ASSIGNMENT –
Look through the entries below and return all lines including the word "chip".

Saved data entries:
********
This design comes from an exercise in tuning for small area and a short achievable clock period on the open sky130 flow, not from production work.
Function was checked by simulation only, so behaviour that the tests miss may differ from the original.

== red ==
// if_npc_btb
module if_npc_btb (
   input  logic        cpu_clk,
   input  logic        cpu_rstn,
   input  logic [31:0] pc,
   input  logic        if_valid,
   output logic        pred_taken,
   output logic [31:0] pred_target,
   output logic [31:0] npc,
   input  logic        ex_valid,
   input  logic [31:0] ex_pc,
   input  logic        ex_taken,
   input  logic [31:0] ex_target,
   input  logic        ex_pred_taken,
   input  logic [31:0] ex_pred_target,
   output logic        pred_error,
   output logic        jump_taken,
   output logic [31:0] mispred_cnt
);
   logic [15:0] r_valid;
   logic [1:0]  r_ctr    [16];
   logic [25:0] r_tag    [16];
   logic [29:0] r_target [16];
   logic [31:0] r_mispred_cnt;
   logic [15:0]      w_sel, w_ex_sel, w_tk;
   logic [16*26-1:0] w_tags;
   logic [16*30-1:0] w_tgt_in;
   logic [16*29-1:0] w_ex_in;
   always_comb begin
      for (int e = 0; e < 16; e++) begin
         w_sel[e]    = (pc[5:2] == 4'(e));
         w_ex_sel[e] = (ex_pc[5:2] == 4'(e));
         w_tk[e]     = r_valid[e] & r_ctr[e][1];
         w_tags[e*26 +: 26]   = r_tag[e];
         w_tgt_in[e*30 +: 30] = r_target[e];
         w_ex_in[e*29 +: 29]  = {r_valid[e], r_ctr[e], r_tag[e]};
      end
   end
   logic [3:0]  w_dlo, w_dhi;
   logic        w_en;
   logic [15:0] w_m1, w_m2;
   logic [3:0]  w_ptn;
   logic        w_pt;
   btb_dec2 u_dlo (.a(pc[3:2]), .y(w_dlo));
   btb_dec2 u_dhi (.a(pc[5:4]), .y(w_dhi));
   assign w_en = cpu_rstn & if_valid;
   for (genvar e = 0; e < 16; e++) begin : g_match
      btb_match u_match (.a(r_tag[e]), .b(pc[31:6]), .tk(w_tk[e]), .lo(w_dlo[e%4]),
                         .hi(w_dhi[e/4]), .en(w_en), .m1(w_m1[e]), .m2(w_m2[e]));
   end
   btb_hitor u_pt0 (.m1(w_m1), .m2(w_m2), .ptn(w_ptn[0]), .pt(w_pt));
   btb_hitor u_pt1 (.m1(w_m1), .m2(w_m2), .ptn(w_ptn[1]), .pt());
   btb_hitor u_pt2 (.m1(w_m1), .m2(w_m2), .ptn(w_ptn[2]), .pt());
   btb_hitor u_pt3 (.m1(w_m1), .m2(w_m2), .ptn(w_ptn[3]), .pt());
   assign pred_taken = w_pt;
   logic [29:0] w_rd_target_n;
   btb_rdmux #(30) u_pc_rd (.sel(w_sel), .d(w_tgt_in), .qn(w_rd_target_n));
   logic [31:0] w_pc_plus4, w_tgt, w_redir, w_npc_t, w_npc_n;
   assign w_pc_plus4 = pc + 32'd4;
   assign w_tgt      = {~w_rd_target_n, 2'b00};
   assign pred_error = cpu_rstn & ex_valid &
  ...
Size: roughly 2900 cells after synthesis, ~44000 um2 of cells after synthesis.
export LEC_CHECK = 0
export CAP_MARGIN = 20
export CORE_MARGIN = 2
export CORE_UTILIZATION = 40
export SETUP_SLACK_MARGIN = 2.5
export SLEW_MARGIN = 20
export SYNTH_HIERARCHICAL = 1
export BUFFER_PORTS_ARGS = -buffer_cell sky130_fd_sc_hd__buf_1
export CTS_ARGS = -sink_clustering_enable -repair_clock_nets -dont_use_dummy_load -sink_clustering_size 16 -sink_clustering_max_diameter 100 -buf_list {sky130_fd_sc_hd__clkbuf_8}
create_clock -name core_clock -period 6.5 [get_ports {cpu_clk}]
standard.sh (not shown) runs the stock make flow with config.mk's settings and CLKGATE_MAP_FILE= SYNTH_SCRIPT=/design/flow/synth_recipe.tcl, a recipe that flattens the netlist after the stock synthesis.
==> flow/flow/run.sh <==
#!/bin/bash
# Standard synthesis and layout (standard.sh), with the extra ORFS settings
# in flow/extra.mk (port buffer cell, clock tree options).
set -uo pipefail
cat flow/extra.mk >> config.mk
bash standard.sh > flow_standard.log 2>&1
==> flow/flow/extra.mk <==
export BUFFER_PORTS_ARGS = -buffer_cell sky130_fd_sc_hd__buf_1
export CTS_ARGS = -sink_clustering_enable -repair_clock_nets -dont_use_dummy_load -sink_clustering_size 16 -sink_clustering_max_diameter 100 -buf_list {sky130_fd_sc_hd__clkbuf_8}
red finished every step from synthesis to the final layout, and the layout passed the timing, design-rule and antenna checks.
********
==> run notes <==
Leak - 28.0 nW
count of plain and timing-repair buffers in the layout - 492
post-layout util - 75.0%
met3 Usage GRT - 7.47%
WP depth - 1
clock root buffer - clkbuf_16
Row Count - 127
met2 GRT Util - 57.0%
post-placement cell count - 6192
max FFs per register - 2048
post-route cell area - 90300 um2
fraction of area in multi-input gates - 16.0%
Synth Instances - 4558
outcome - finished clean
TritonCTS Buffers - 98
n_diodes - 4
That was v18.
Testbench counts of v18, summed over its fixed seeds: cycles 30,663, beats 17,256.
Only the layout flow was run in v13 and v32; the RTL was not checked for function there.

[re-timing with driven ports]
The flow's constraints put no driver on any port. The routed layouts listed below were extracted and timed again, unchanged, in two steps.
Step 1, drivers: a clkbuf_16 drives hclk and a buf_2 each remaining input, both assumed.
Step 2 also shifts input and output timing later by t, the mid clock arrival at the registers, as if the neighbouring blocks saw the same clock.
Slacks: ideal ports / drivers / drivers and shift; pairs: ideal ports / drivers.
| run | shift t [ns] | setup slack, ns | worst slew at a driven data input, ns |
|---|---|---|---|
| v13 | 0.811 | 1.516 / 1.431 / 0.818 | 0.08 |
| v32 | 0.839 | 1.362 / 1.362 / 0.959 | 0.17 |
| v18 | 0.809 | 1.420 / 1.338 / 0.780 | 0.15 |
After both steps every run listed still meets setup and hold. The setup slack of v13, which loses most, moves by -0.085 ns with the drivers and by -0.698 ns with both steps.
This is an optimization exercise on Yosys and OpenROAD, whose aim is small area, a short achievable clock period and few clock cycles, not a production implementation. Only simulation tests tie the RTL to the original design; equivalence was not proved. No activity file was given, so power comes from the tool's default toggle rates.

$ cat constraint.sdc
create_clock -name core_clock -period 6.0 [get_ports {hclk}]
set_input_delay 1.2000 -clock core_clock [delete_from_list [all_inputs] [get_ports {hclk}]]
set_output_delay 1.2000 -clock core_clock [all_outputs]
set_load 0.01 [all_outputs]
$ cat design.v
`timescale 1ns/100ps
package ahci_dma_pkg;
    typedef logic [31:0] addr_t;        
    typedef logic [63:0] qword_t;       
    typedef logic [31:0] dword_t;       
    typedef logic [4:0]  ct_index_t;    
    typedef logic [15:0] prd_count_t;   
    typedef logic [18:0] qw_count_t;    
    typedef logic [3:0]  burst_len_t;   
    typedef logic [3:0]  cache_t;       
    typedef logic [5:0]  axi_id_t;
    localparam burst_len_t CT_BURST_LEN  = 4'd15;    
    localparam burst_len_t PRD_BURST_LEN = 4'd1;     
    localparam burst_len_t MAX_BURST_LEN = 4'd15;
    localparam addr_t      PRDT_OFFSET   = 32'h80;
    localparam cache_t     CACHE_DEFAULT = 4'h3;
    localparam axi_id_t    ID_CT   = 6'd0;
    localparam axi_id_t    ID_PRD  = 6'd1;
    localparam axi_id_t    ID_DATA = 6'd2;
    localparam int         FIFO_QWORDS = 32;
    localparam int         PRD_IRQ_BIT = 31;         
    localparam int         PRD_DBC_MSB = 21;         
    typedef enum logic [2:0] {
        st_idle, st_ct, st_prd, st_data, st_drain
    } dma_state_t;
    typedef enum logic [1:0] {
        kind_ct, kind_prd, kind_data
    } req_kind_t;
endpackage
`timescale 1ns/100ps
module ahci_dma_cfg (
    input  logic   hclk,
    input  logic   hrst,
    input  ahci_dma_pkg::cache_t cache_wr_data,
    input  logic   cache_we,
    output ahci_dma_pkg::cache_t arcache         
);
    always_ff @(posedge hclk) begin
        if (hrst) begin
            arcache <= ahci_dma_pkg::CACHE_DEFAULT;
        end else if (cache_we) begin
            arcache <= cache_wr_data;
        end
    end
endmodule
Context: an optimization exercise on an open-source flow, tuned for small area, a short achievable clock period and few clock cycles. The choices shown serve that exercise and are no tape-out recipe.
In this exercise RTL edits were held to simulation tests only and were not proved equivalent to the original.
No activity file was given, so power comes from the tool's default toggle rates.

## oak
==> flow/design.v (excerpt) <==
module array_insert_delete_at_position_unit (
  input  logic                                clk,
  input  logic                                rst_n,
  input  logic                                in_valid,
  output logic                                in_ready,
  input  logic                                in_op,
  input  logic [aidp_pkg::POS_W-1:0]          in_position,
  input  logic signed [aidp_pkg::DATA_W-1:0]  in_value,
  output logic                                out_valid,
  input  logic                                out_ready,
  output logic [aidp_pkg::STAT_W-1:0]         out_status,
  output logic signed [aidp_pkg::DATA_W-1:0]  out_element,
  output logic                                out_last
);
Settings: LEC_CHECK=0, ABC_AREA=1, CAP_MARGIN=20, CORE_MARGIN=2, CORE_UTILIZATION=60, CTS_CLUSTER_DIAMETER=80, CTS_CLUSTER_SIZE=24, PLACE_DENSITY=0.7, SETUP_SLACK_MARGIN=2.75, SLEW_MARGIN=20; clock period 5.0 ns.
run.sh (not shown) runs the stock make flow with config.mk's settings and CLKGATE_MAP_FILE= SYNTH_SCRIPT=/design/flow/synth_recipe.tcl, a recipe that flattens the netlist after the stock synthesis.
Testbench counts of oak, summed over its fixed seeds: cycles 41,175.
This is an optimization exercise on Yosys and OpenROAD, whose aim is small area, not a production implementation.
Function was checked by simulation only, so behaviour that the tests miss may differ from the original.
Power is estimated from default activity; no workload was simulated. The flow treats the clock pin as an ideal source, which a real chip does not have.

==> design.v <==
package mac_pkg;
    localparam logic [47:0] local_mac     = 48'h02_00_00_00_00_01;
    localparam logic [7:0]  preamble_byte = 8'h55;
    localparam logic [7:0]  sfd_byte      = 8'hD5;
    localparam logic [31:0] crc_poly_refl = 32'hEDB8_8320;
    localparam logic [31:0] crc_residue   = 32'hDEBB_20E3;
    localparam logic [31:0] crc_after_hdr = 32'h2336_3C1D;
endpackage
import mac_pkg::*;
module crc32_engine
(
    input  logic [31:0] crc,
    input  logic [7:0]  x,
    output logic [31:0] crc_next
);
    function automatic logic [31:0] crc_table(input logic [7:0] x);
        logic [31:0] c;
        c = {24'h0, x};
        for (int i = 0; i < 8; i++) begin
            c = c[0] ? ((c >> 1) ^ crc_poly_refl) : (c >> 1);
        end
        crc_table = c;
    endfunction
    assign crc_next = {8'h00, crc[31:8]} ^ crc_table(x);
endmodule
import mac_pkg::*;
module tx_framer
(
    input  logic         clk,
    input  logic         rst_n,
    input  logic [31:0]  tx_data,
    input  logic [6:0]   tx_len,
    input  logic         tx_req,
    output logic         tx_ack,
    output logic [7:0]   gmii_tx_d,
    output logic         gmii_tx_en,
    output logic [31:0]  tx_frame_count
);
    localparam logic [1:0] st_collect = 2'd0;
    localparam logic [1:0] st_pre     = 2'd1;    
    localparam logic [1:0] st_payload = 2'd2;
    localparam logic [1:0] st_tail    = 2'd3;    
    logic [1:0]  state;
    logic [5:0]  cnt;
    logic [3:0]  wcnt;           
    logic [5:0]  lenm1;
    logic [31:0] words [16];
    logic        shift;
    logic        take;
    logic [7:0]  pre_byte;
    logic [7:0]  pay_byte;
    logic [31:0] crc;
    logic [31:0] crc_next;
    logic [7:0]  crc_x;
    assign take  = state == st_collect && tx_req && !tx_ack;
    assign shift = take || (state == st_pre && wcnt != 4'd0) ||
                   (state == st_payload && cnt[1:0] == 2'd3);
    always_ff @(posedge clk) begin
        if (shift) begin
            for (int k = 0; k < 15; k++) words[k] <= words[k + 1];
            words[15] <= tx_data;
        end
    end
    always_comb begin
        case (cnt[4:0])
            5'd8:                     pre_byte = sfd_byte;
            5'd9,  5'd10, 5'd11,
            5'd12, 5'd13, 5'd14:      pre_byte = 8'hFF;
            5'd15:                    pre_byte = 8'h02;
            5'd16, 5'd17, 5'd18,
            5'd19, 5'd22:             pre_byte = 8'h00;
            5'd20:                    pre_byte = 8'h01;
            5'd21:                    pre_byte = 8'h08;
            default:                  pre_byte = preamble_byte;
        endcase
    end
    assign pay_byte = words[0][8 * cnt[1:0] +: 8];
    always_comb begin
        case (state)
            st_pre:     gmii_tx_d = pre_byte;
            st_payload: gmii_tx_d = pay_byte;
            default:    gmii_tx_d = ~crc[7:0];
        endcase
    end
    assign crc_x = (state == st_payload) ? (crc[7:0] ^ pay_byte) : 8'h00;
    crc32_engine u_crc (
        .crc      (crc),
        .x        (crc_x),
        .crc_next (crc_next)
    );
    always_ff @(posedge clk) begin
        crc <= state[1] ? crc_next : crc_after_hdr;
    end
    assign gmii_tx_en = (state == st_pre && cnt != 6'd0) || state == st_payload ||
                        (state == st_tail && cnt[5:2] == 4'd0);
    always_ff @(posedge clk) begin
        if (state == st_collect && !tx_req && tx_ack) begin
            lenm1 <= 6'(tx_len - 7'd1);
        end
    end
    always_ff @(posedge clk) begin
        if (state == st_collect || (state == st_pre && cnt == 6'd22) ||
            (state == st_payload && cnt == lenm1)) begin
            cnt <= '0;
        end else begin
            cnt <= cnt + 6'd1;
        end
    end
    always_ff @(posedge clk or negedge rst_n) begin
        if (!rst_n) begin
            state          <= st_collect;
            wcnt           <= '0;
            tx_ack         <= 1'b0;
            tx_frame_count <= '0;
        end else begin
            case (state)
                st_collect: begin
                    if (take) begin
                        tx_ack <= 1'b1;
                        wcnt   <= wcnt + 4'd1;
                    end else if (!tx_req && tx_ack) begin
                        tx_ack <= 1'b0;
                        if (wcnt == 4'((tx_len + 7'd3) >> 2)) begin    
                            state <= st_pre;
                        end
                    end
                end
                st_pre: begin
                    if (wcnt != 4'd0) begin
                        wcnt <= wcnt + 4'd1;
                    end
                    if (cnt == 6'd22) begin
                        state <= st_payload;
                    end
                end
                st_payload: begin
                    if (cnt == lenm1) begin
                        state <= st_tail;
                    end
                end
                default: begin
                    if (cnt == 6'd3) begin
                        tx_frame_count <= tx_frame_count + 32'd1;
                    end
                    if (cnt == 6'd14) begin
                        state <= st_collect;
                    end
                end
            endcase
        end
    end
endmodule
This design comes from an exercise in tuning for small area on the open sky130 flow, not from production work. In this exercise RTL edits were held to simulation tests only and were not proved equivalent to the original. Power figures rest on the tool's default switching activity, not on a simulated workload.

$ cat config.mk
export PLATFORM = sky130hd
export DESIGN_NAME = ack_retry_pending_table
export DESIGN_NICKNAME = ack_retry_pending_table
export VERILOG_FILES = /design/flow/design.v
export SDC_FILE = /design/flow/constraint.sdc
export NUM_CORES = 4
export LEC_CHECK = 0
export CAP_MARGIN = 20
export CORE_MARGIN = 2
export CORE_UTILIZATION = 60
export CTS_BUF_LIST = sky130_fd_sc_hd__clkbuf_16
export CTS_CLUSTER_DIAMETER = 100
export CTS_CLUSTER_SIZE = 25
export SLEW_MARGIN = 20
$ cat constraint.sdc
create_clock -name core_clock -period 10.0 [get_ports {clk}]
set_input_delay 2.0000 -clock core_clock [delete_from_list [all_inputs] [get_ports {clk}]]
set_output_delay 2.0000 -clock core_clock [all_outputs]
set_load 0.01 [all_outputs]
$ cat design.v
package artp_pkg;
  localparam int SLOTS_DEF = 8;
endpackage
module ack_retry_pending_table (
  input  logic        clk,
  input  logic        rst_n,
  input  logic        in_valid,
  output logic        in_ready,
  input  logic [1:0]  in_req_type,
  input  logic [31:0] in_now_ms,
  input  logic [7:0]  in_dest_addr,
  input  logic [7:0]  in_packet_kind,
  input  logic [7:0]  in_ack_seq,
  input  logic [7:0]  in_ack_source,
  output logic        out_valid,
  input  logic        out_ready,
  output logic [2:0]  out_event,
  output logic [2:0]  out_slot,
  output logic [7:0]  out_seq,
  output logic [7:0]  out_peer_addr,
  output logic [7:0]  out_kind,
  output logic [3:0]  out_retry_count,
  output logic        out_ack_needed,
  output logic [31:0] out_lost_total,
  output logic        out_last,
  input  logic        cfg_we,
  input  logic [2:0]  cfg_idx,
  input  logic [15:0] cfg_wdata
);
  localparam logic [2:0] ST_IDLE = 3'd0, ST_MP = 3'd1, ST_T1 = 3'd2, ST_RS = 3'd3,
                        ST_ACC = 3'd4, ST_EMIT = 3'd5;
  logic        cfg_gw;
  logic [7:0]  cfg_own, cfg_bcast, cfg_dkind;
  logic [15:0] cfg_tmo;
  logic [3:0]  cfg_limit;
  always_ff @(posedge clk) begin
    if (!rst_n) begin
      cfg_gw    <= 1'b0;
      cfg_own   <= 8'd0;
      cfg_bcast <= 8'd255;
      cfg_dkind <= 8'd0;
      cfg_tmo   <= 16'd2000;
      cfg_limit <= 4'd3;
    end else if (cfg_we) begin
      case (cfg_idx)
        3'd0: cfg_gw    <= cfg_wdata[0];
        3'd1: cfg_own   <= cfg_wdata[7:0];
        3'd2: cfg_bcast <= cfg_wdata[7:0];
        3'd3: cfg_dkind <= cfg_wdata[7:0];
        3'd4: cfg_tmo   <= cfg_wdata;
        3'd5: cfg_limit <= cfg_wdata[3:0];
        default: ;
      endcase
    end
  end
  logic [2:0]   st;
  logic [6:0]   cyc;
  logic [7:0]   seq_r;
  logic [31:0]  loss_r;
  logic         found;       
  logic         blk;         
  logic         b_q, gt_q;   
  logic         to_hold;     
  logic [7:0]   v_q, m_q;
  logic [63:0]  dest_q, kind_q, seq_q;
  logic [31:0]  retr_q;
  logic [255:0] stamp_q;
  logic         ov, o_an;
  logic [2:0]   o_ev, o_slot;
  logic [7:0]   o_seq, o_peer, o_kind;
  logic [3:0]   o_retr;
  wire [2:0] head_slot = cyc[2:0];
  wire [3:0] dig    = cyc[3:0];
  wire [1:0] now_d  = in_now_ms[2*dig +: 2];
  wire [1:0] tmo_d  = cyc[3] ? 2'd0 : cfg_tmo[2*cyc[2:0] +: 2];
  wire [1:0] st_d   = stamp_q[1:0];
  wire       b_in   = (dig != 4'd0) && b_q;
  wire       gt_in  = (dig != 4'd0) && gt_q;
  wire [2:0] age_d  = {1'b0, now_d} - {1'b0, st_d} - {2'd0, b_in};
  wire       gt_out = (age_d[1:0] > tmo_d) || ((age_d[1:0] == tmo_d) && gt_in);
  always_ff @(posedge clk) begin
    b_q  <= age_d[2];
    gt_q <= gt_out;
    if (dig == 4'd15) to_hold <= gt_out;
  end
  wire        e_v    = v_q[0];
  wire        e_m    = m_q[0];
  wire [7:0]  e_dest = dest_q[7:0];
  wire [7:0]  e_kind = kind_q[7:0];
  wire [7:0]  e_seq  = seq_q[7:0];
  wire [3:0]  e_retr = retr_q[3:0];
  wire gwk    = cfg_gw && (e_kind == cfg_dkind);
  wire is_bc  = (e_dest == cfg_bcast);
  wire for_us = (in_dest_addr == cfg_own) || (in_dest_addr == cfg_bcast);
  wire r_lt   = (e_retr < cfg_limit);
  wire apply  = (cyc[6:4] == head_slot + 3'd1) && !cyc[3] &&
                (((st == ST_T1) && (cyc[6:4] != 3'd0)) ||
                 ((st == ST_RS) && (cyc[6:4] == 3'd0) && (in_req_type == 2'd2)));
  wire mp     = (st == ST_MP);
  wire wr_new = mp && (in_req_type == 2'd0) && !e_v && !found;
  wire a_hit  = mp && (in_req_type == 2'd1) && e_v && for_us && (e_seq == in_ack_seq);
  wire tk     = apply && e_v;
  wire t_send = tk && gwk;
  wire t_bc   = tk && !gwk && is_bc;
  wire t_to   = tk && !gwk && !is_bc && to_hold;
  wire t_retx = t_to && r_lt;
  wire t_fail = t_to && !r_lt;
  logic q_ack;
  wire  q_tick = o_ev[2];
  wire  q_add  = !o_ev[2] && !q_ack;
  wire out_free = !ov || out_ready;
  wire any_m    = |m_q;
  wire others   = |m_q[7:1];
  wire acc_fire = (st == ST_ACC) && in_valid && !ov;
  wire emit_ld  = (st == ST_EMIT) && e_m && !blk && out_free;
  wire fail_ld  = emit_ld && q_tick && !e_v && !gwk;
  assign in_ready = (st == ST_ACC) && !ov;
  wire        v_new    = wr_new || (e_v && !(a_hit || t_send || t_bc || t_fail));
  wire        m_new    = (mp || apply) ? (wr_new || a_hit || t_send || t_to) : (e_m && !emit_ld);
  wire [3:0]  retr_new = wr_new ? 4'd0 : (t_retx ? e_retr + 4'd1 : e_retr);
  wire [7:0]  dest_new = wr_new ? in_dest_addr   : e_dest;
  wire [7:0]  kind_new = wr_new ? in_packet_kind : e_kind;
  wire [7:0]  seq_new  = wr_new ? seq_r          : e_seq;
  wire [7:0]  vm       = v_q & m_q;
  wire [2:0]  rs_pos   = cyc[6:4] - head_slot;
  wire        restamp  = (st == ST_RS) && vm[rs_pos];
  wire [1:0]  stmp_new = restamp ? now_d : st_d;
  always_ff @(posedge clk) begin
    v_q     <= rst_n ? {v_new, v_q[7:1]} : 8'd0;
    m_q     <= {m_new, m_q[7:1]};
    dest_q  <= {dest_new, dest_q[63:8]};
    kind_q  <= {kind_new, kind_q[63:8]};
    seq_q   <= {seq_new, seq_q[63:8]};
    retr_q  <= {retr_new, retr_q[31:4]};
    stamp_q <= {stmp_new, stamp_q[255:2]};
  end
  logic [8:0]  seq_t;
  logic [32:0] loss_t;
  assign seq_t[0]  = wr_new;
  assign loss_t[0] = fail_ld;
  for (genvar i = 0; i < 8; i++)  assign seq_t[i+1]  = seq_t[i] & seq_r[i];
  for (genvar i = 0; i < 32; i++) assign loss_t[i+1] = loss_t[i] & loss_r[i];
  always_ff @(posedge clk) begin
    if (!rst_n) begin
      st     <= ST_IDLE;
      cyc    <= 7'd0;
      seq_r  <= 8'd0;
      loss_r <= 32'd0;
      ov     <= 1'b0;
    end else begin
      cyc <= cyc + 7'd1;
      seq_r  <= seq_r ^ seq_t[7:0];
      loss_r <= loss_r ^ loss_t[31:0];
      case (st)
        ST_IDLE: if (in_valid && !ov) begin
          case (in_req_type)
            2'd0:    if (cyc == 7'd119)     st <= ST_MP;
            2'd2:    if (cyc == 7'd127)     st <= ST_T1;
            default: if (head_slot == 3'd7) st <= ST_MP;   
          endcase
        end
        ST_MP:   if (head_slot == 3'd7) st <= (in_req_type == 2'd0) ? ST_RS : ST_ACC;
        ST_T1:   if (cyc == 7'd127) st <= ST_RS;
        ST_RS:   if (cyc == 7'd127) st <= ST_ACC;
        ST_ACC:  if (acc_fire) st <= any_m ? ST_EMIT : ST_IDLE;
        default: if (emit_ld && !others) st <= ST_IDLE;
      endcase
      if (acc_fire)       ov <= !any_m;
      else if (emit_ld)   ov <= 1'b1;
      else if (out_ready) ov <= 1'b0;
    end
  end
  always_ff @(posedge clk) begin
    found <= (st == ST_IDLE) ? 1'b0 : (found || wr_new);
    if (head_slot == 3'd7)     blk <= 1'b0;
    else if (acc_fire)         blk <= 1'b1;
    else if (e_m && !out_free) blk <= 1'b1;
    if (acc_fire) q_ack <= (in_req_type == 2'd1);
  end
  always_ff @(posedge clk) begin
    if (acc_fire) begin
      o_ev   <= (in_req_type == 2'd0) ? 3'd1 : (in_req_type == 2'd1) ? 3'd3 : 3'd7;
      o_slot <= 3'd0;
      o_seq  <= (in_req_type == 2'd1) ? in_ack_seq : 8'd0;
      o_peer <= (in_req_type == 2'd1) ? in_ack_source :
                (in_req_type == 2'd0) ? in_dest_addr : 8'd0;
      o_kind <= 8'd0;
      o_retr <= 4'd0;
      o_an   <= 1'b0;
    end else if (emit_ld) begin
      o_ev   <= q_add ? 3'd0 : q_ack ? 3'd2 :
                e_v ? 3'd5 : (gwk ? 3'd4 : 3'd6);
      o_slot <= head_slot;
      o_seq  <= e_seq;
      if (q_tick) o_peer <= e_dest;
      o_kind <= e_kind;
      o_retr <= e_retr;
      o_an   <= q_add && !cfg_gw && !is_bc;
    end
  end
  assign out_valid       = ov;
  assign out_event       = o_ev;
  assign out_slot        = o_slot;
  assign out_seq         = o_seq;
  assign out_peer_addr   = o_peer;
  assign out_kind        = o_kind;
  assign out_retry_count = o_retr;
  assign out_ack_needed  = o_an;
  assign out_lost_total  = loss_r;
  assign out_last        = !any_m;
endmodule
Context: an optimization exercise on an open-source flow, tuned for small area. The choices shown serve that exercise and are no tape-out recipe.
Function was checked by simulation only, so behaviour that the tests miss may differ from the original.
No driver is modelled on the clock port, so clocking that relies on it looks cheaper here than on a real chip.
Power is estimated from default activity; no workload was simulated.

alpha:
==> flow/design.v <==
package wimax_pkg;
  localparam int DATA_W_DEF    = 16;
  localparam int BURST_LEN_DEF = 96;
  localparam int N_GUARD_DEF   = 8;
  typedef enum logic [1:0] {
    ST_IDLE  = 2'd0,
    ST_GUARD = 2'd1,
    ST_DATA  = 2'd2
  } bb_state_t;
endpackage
********
TASK ANSWER –
Power is estimated from default activity; no workload was simulated. The flow treats the clock pin as an ideal source, which a real chip does not have.
No driver is modelled on the clock port, so clocking that relies on it looks cheaper here than on a real chip.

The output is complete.